# [Exercise details]
Return the lines below that carry the word "usage".

[Records from a dataset]
**config.mk**
```make
export PLATFORM = sky130hd
export DESIGN_NAME = sltbl_ram
export DESIGN_NICKNAME = d
export VERILOG_FILES = /design/src/rtl/sltbl_ram.sv
export SDC_FILE = /design/constraint.sdc
export NUM_CORES = 1
export LEC_CHECK = 0
export ABC_AREA = 1
export BUFFER_PORTS_ARGS = -buffer_cell sky130_fd_sc_hd__buf_2
export CORE_ASPECT_RATIO = 0.5
export CORE_MARGIN = 10
export CORE_UTILIZATION = 25
export CTS_CLUSTER_DIAMETER = 50
export DETAILED_ROUTE_END_ITERATION = 16
export GPL_TIMING_DRIVEN = 0
export HOLD_SLACK_MARGIN = 0.08
export PLACE_DENSITY = 0.39
export RECOVER_POWER = 100
export REMOVE_ABC_BUFFERS = 1
export SLEW_MARGIN = 15
export SYNTH_ARGS = -nofsm -noshare
export SYNTH_HDL_FRONTEND = slang
export SYNTH_SLANG_ARGS = --single-unit
```
**constraint.sdc**
```tcl
create_clock -name clk -period 1.7 [get_ports clk]
set_input_delay 0.085 -clock clk [delete_from_list [all_inputs] [get_ports clk]]
set_output_delay 0.085 -clock clk [all_outputs]
set_load 0.02 [all_outputs]
```
**src/rtl/sltbl_ram.sv**
```systemverilog
// ----------------------------------------------------------------------------
// sltbl_ram
// generic single write port, single read port ram with registered read
// ----------------------------------------------------------------------------
module sltbl_ram #(
  parameter int WIDTH = 8,
  parameter int DEPTH = 16
) (
  input  logic                     clk,
  input  logic                     wr_en,
  input  logic [$clog2(DEPTH)-1:0] wr_addr,
  input  logic [WIDTH-1:0]         wr_data,
  input  logic [$clog2(DEPTH)-1:0] rd_addr,
  output logic [WIDTH-1:0]         rd_data
);

  logic [WIDTH-1:0] mem [DEPTH];

  always_ff @(posedge clk) begin
    if (wr_en) begin
      mem[wr_addr] <= wr_data;
    end
    rd_data <= mem[rd_addr];
  end

endmodule

```
==> flow_summary.ini <==
[status]
status = completed

[synthesis]
ys_ff_latch = 136
synth_area_per_cell_sq_um = 10.5
netlist_instances = 551
synth.yosys.seq_area_share = 0.694
synth_warnings = 0
synth.lib_cells_used.distinct = 12
synth_area_sq_um = 5770

[timing]
share_of_the_cycle_needed_by_the_critical_path_after_routing = 0.809
finalClockSkew_ns = 0.0101
final_hold_violating_endpoints = 0
setup_viol = 0
final_period_minus_worst_setup_slack_ns = 1.38
rsz0062_at_grt = false
setup_tns_ns = 0
finalMaxSlewViolations = 0
hold_slack_ns = 0.0962
tightestPinTransition_ns = 0.932
setup_ws_post_layout_ns = 0.324
max_freq_mhz = 727
max_slew_margin = 0.376

[floorplan]
floorplan.initialDensity = 0.254
die-width_um = 235
placement_rows = 39
fp.dieArea_sq_um = 29900
core_area_sq_um = 22700
num_io_pins = 26
chipHeight_um = 127

[detailed_routing]
first_pass_iters = 5
wire_per_inst_um = 16.1
detail_route.vias_per_cell = 4.03
detail_route.wirelength.met1_um = 6800
routed.top_layer = met4
post-route-drc-count = 0
drtAntennaViolNets = 0
drtIter0Drc = 229
routed_wirelength_um = 14400
vias = 3603
metal2_wl_um = 6930
dr_wl_met3_um = 447

[min_path]
min_path_type = in -> reg
hold-path-endpoint = rd_data[4]
worstHoldPathCells = 3
holdCritStartpoint = rd_addr[3]

[placed_design]
placed_cell_count = 859
detailedPlace.worstSlack_ns = -0.459
place.port_buffers = 25
dp_hpwl_um = 8130
gpl.final_weighted_congestion = 0.707

[final_layout]
antenna_diode_count = 0
post_route_insts_no_fill = 893
area_growth_pct = 16.2
num-fill-cells = 2381
nets = 591
final_layout_size_suffix_gt1_frac = 0.0666

[grt]
globalRouteTotalUtil = 0.0986
gr-total-overflow = 0
grt_start_max_net_pins = 66
grt_first_pass_wirelength_um = 21800
first_global_vias = 3508
antenna_found_initial = 0

[clocking]
cts_sinks = 136
h-tree-depth = 4
tritoncts = yes
clkLatencyLatePin_ns = 0.42
cts.path.max_buffers = 2
cts_buffers = 17
cts.root.buffer_cell = sky130_fd_sc_hd__clkbuf_16
clk_pin_slew_worst_paths_ns = 0.06

[worst_setup_path]
worstReg2RegStart = mem[12][3]
path_max_fanout = 65
arrival_ns = 1.67
critical_path.startpoint_type = primary input
critPathCaptureType = flip-flop
endpoint_of_the_lowest_slack_register_to_register_path = rd_data[3]
ff2ff_path_depth = 6
r2r_slack_ns = 0.56
criticalPathCategory = in -> reg
critical_path_required_ns = 2.00

[power]
pwr_density_cell_nw_per_um2 = 1180
power.static_leakage_nw = 2.75
vdd_drop_max_uv = 584

[flow_run]
drv_cap = 0
$ cat config.mk
export PLATFORM = sky130hd
export DESIGN_NAME = sltbl_cmp
export DESIGN_NICKNAME = d
export VERILOG_FILES = /design/src/rtl/sltbl_pkg.sv /design/src/rtl/sltbl_cmp.sv
export SDC_FILE = /design/constraint.sdc
export NUM_CORES = 1
export LEC_CHECK = 0
export ABC_AREA = 1
export BUFFER_PORTS_ARGS = -buffer_cell sky130_fd_sc_hd__buf_4
export CORE_MARGIN = 3
export CORE_UTILIZATION = 34
export DETAILED_ROUTE_END_ITERATION = 16
export PLACE_DENSITY = 0.71
export SLEW_MARGIN = 20
export SYNTH_ARGS = -nofsm -noshare
export SYNTH_HDL_FRONTEND = slang
export SYNTH_SLANG_ARGS = --single-unit
$ cat constraint.sdc
create_clock -name vclk -period 2
set_input_delay 0.4 -clock vclk [all_inputs]
set_output_delay 0.4 -clock vclk [all_outputs]
set_load 0.005 [all_outputs]
$ cat src/rtl/sltbl_pkg.sv
// ----------------------------------------------------------------------------
// sltbl_pkg
// shared types, widths and codes for the sorted leaf node table
// ----------------------------------------------------------------------------
package sltbl_pkg;

  localparam int CAPACITY = 64;
  localparam int IDX_W    = 6;
  localparam int CNT_W    = 7;
  localparam int KEY_W    = 32;
  localparam int REC_W    = 31;
  localparam int ENTRY_W  = KEY_W + REC_W + REC_W;

  // operation codes
  localparam logic [1:0] FUNC_INSERT = 2'd0;
  localparam logic [1:0] FUNC_LOCATE = 2'd1;
  localparam logic [1:0] FUNC_READ   = 2'd2;

  // status codes
  localparam logic [1:0] ST_OK   = 2'd0;
  localparam logic [1:0] ST_FULL = 2'd1;
  localparam logic [1:0] ST_NONE = 2'd2;

  // request to the shared compare unit
  typedef struct packed {
    logic signed [KEY_W-1:0] key_a;
    logic signed [KEY_W-1:0] key_b;
    logic [CNT_W-1:0]        idx_a;
    logic [CNT_W-1:0]        idx_b;
  } cmp_req_t;

  // answer from the shared compare unit
  typedef struct packed {
    logic key_lt;
    logic idx_lt;
    logic idx_eq;
  } cmp_res_t;

endpackage

$ cat src/rtl/sltbl_cmp.sv
// ----------------------------------------------------------------------------
// sltbl_cmp
// shared compare unit: signed key order and entry index order
// ----------------------------------------------------------------------------
module sltbl_cmp (
  input  sltbl_pkg::cmp_req_t req,
  output sltbl_pkg::cmp_res_t res
);

  always_comb begin
    res.key_lt = req.key_a < req.key_b;
    res.idx_lt = req.idx_a < req.idx_b;
    res.idx_eq = req.idx_a == req.idx_b;
  end

endmodule
$ cat config.mk
export PLATFORM = sky130hd
export DESIGN_NAME = rounded_rect_strip_vertex_gen_unit_flat
export DESIGN_NICKNAME = d
export VERILOG_FILES = /design/src/rtl/rrsv_pkg.sv /design/src/rtl/rrsv_in_if.sv /design/src/rtl/rrsv_out_if.sv /design/src/rtl/rounded_rect_strip_vertex_gen_unit.sv /design/src/rtl/rrsv_arc_rom.sv /design/src/rtl/rrsv_seq.sv /design/src/rtl/rrsv_datapath.sv /design/src/flat_wrapper.sv
export SDC_FILE = /design/constraint.sdc
export NUM_CORES = 2
export LEC_CHECK = 0
export BUFFER_PORTS_ARGS = -buffer_cell sky130_fd_sc_hd__buf_2
export CAP_MARGIN = 25
export CORE_MARGIN = 2
export CORE_UTILIZATION = 45
export DETAILED_ROUTE_END_ITERATION = 7
export SYNTH_ARGS = -nofsm -noshare
export SYNTH_HDL_FRONTEND = slang
export SYNTH_SLANG_ARGS = --single-unit
$ cat constraint.sdc
create_clock -name i_clk -period 11.5 [get_ports i_clk]
set_clock_uncertainty 0.1 [all_clocks]
set_input_delay 0.575 -clock i_clk [delete_from_list [all_inputs] [get_ports i_clk]]
set_output_delay 0.575 -clock i_clk [all_outputs]
set_load 0.02 [all_outputs]
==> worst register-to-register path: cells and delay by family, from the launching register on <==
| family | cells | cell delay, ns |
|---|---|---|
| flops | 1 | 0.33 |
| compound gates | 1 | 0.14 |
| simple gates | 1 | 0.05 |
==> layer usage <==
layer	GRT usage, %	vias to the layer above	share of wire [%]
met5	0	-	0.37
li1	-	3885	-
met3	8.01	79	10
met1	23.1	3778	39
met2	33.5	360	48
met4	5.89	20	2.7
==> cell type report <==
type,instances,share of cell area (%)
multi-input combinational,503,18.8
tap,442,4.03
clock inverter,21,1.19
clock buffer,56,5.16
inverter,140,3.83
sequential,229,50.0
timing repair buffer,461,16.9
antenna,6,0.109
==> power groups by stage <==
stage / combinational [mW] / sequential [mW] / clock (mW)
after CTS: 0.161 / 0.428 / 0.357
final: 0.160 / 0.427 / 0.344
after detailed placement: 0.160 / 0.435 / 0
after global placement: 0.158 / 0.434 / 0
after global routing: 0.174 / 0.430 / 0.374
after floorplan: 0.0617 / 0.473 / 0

# [Exercise result]
==> layer usage <==
layer	GRT usage, %	vias to the layer above	share of wire [%]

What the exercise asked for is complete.